* **WHAT THE TASK ASKS**
What lines in the data below mention the string "reset"? Copy them out.

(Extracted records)
## config.mk

```make
export PLATFORM = sky130hd
export DESIGN_NAME = nibble_swap_arbiter
export DESIGN_NICKNAME = d
export VERILOG_FILES = /design/src/rtl/nibble_swap_arbiter_pkg.sv /design/src/rtl/nibble_swap_arbiter_rr.sv /design/src/rtl/nibble_swap_arbiter.sv
export SDC_FILE = /design/constraint.sdc
export NUM_CORES = 1
export LEC_CHECK = 0
export ABC_AREA = 1
export BUFFER_PORTS_ARGS = -buffer_cell sky130_fd_sc_hd__buf_2
export CELL_PAD_IN_SITES_DETAIL_PLACEMENT = 0
export CELL_PAD_IN_SITES_GLOBAL_PLACEMENT = 2
export CORE_ASPECT_RATIO = 1.25
export CORE_MARGIN = 3
export CORE_UTILIZATION = 27
export CTS_CLUSTER_SIZE = 16
export DETAILED_ROUTE_END_ITERATION = 10
export GPL_TIMING_DRIVEN = 0
export PLACE_DENSITY = 0.91
export SYNTH_ARGS = -nofsm -noshare
export SYNTH_HDL_FRONTEND = slang
export SYNTH_HIERARCHICAL = 1
export SYNTH_SLANG_ARGS = --single-unit
export TNS_END_PERCENT = 20
```

## constraint.sdc

```tcl
create_clock -name clk -period 3 [get_ports clk]
set_clock_uncertainty 0.2 [all_clocks]
set_input_delay 0.75 -clock clk [delete_from_list [all_inputs] [get_ports clk]]
set_output_delay 0.75 -clock clk [all_outputs]
set_load 0.05 [all_outputs]
```

## src/rtl/nibble_swap_arbiter_pkg.sv

```systemverilog
// Shared definitions for the nibble-swap arbiter slice.
//   NIBBLE_W / BYTE_W : datapath widths
//   swap_nibbles()    : exchanges the two nibbles of a byte when en=1, else passes it through
package nibble_swap_pkg;

    localparam int NIBBLE_W = 4;
    localparam int BYTE_W   = 8;

    function automatic logic [BYTE_W-1:0] swap_nibbles(input logic [BYTE_W-1:0] b,
                                                       input logic              en);
        return en ? {b[NIBBLE_W-1:0], b[BYTE_W-1:NIBBLE_W]} : b;
    endfunction

endpackage

```

## src/rtl/nibble_swap_arbiter_rr.sv

```systemverilog
// Stateless round-robin grant selection.
//   req       : request vector
//   ptr       : index where the search starts (wraps modulo N)
//   en        : when 0 the one-hot grant is forced to zero (index is still computed)
//   grant     : one-hot grant
//   grant_idx : binary index of the selected requester (0 when none is requesting)
module rr_arbiter #(
    parameter int unsigned N  = 4,
    parameter int unsigned IW = 2
) (
    input  logic [N-1:0]  req,
    input  logic [IW-1:0] ptr,
    input  logic          en,
    output logic [N-1:0]  grant,
    output logic [IW-1:0] grant_idx
);

    logic found;

    always_comb begin : sel
        int unsigned idx;
        grant     = '0;
        grant_idx = '0;
        found     = 1'b0;
        idx       = 0;
        for (int unsigned k = 0; k < N; k++) begin
            idx = (32'(ptr) + k) % N;
            if (!found && req[idx]) begin
                found      = 1'b1;
                grant_idx  = IW'(idx);
                grant[idx] = en;
            end
        end
    end

endmodule

```

## src/rtl/nibble_swap_arbiter.sv

```systemverilog
// Shares one nibble-swap datapath between NUM_REQ byte sources.
//   clk, rst_n : clock (rising edge), asynchronous active-low reset
//   req_valid  : per-requester byte valid
//   req_data   : packed bytes, requester i at [8*i+7:8*i]
//   req_swap   : per-requester nibble-swap enable
//   req_ready  : one-hot grant, combinational
//   out_valid, out_data, out_id, out_ready : registered valid/ready output port
//   xfer_cnt   : count of accepted bytes, wraps
module nibble_swap_arbiter
    import nibble_swap_pkg::*;
#(
    parameter int unsigned NUM_REQ = 4,
    parameter int unsigned ID_W    = 2,
    parameter int unsigned CNT_W   = 16
) (
    input  logic                      clk,
    input  logic                      rst_n,
    input  logic [NUM_REQ-1:0]        req_valid,
    input  logic [BYTE_W*NUM_REQ-1:0] req_data,
    input  logic [NUM_REQ-1:0]        req_swap,
    output logic [NUM_REQ-1:0]        req_ready,
    output logic                      out_valid,
    output logic [BYTE_W-1:0]         out_data,
    output logic [ID_W-1:0]           out_id,
    input  logic                      out_ready,
    output logic [CNT_W-1:0]          xfer_cnt
);

    logic [ID_W-1:0]   rr_ptr;
    logic [ID_W-1:0]   grant_idx;
    logic [NUM_REQ-1:0] grant;
    logic              slot_free;
    logic              accept;
    logic [BYTE_W-1:0] sel_data;
    logic              sel_swap;

    // rst_n gating keeps req_ready low during reset even though out_valid=0 frees the slot.
    assign slot_free = !out_valid || out_ready;
    assign accept    = rst_n && slot_free && (|req_valid);

    rr_arbiter #(
        .N  (NUM_REQ),
        .IW (ID_W)
    ) u_rr (
        .req       (req_valid),
        .ptr       (rr_ptr),
        .en        (accept),
        .grant     (grant),
        .grant_idx (grant_idx)
    );

    assign req_ready = grant;

    always_comb begin
        sel_data = '0;
        sel_swap = 1'b0;
        for (int unsigned i = 0; i < NUM_REQ; i++) begin
            if (grant[i]) begin
                sel_data = req_data[i*BYTE_W +: BYTE_W];
                sel_swap = req_swap[i];
            end
        end
    end

    always_ff @(posedge clk or negedge rst_n) begin
        if (!rst_n) begin
            out_valid <= 1'b0;
            out_data  <= '0;
            out_id    <= '0;
            xfer_cnt  <= '0;
            rr_ptr    <= '0;
        end else if (accept) begin
            out_data  <= swap_nibbles(sel_data, sel_swap);
            out_id    <= grant_idx;
            out_valid <= 1'b1;
            xfer_cnt  <= xfer_cnt + CNT_W'(1);
            rr_ptr    <= (grant_idx == ID_W'(NUM_REQ - 1)) ? '0 : grant_idx + ID_W'(1);
        end else if (out_ready) begin
            out_valid <= 1'b0;
        end
    end

endmodule
```

==> results_dict.tcl, run 1 <==
set metrics [dict create \
    final_cells 566 \
    arrival_ps 2080 \
    place_hpwl_um 5300 \
    worstPathRequired_ps 2050 \
    max_freq_mhz 330 \
    synth_area_per_cell_sq_um 6.73 \
    power.total_w 0.00354 \
    layout-drive-gt1-share_pct 34.7 \
    mostFrequentLayoutCells "nand2_1 (146), buf_2 (69), nand3_1 (31), dfrtp_1 (28), inv_1 (26)" \
    wl_um 6730 \
    yosysWarnings 6 \
    power.leakage_nw 1.77 \
    setup_ws_ps -27.7 \
    drt-pass1-iter-count 4 \
    overflow 0 \
    num_antenna_cells 0 \
    grt_pass1_vias 2538 \
    drv_cap 0 \
    relSlewSlack_pct 80.7 \
    numCtsBuffers 5 \
    synthMuxAreaShare_pct 0 \
    violations "setup timing" \
    io_pins 74 \
    cp_slowest_cell "dfrtp_1" \
    rows 37 \
    path_cells "buf_6, inv_8, ha_4, inv_4, nand3_4, nand2_4, nor2_8, nand2_4, nor2_8, nand2_1, o211ai_1, buf_4" \
    setup_viol 2 \
    synth_top_family_by_area "simple AND/OR/NAND/NOR gates" \
    clock_latency_ps 280 \
    area_growth_pct 35.3 \
    grt_pass1_wl_um 11700 \
    num-fill-cells 928 \
    critPathKind "flip-flop to output port" \
    rsz0062_at_grt "true" \
    gp_congestion 0.764 \
    cp-end-kind "output port" \
    ys_seq_area_share_pct 30.2 \
    core_sq_um 8430 \
    cp_top_family "simple AND/OR/NAND/NOR gates" \
    grt_max_degree 31 \
    clockBufferDepth 2 \
    synth.cell_area_sq_um 2400 \
    hold_path_class "input pin to async pin" \
    placedCellCount 547 \
    top_layer_used "met4" \
    nets 497 \
    die_w_um 90.4 \
    hold_viol_final 0 \
    antenna_found_initial 0 \
    wl_per_cell_um 11.9 \
    clock-sinks 29 \
    cts.reportedPaths.clkPinSlew_ps 70 \
    fin_tns_setup_ps -42.2 \
    fin_crit_sh_pct 101 \
    die_area_sq_um 10100 \
    viasPerCell 4.38 \
    io_buffers 73 \
    p_per_area_nw_per_um2 1090 \
    postCtsHoldBufs 0 \
    synthSimpleGateAreaFrac_pct 44.7 \
    die_y_um 111 \
    synthAdderAreaFrac_pct 3.12 \
    synth_fp_nets 406 \
    status "finished, violations left" \
    start_kind "flip-flop" \
    fin_crit_ps 3030 \
    synth-compound-area-share_pct 6.61 \
    ys_types 31 \
    synthCells 357 \
    route.vias.total 2480 \
    drc 0 \
    cts-root-buf "clkbuf_8" \
    drtAntennaViolNets 0 \
    final_util_pct 38.6 \
    report.final.slew_viol_count 0 \
    worst-path-buf-inv 4 \
    multi_input_area_sq_um 1500 \
    htree_levels 2 \
    wl_met1_um 3100 \
    ys_seq_elements 29 \
    dr_wl_met3_um 332 \
    wl_met2_um 3230 \
    layout_commonest_cell "nand2_1" \
    synth_xor_area_share_pct 4.37 \
    worst_pin_slew_ps 288 \
    cts_tree "done" \
    ir_worst_vdd_v 0.000499 \
    worst_hold_slack_ps 114 \
    final-seq-area_sq_um 727 \
    track_usage_pct 13.8 \
    drt_iter0_markers 58 \
    initial_core_util_pct 28.5 \
    cpPeakStageDelay_ps 370 \
    cp_max_fo 6 \
]
## worst register-to-register path, stage by stage (launching register included)
cell      delay [ps]
dfrtp_1          370
buf_6            130
inv_8             40
ha_4             300
inv_4             60
nand3_4           60
nand2_4           60
nor2_8           120
nand2_4           80
nor2_8           120
nand2_1           70
o211ai_1         140
buf_4            170
buf_6            150
inv_8             50
nand3_2           50
nand2_1           50
nand2_2           80
nand2_4          100
inv_6            100
nand2_1           50
nand3_1           60
nand2_1           50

* **RESULT BELOW**
//   clk, rst_n : clock (rising edge), asynchronous active-low reset
    // rst_n gating keeps req_ready low during reset even though out_valid=0 frees the slot.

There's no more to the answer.